ASSIGNED TASK —
Go through the data and retrieve each line that includes the string "fill".

[Stored items]
★ ★ ★ ★ ★

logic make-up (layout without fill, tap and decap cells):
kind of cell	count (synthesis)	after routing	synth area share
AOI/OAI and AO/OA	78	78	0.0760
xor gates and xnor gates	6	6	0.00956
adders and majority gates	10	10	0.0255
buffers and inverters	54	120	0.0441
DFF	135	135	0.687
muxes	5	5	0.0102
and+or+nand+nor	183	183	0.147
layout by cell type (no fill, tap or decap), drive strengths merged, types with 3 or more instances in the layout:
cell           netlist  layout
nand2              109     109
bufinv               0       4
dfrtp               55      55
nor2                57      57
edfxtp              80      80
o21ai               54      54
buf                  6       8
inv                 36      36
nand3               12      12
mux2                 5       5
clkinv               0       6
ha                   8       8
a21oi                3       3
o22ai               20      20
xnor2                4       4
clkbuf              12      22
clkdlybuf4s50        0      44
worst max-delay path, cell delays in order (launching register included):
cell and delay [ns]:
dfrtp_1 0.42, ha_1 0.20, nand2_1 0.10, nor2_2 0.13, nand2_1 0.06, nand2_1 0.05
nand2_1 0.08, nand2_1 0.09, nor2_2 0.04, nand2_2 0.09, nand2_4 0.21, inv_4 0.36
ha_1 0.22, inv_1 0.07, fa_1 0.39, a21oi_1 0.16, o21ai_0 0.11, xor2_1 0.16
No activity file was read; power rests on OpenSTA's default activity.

★ ★ ★ ★ ★

OUTPUT OF THE TASK —
logic make-up (layout without fill, tap and decap cells):
layout by cell type (no fill, tap or decap), drive strengths merged, types with 3 or more instances in the layout:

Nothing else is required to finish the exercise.